Cudowna Juliette Binoche i film, w którym to jedzenie i smaki grają rolę główną. Kanwą filmu jest powieść Marcela Rouffa „La Vie et la Passion de Dodin-Bouffant gourmet” (z fr. Życie i pasja Dodina-Bouffanta, smakosza) z 1924 roku. Tytułowy bulion, a w zasadzie pot-au-feu, to wiejskie danie z gotowanych w żeliwnym garnku mięs (najczęściej różnych kawałków wołowiny) i warzyw. Film opowiada historię romansu (Juliette Binoche i Benoît Magimel) rozgrywającego się w towarzystwie tych doskonałych składników, przy dźwiękach smażenia, siekania i pieczenia. Opowieść apetyczna i zmysłowa.

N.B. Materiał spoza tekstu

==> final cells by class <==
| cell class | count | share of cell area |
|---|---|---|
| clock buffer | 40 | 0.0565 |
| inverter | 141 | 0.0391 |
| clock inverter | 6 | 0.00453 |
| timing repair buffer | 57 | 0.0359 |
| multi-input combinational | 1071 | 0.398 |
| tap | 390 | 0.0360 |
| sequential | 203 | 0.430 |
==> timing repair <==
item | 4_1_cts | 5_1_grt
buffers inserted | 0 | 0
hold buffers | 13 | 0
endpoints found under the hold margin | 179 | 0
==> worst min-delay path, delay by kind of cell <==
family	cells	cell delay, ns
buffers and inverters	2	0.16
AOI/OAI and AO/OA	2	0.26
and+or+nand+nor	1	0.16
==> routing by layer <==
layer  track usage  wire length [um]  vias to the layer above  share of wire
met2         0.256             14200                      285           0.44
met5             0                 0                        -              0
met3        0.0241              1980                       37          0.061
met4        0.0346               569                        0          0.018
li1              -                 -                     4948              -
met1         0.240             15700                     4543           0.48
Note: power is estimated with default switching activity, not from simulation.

Reżyseruje Zoë Kravitz, a w głównej roli gra jej ukochany Channing Tatum. Na planie tego filmu poznali się i pokochali. Tatum gra w nim miliardera z branży technologicznej, który na swoim przyjęciu charytatywnym poznaję kelnerkę Fridę i zaprasza ją na prywatną wyspę. Pozornie jest wspaniale, palmy, słońce i niekończąca się zabawa. Z czasem jednak Frida zauważa dziwne rzeczy, które się tam dzieją i musi uciekać.
Nowa adaptacja "Kruka" przypomina jego słynną, poprzednią wersję z Brandonem Lee w roli głównej. Na tamtym planie filmowym syn Bruce`a Lee zginął od przypadkowej kuli. Film udało się zmontować i okazał się niezwykłą opowieścią o mściciel, przybywającym z zaświatów. W nowej wersji zagrał go Bill Skarsgard a partneruje mu FKA twigs jako jego ukochana. Będzie mrok, zemsta, miłość i odkupienie.
Ciepła opowieść o człowieku, który z wielu powodów chce żyć sam, ale w jego życie wkracza pewna urocza osoba i nieco na siłę, nieco z zaskoczenia, pokazuje mu jak dobrze można żyć. Pojawia się też dziadek, o którego istnieniu nikt nie wiedział, koledzy z podrzędnej ligi piłkarskiej, lokalni watażkowie. Śmiesznie i pięknie. Obsada wspaniała: Jacek Borusiński, Piotr Rogucki, Krzysztof Stroiński i Julia Chętnicka.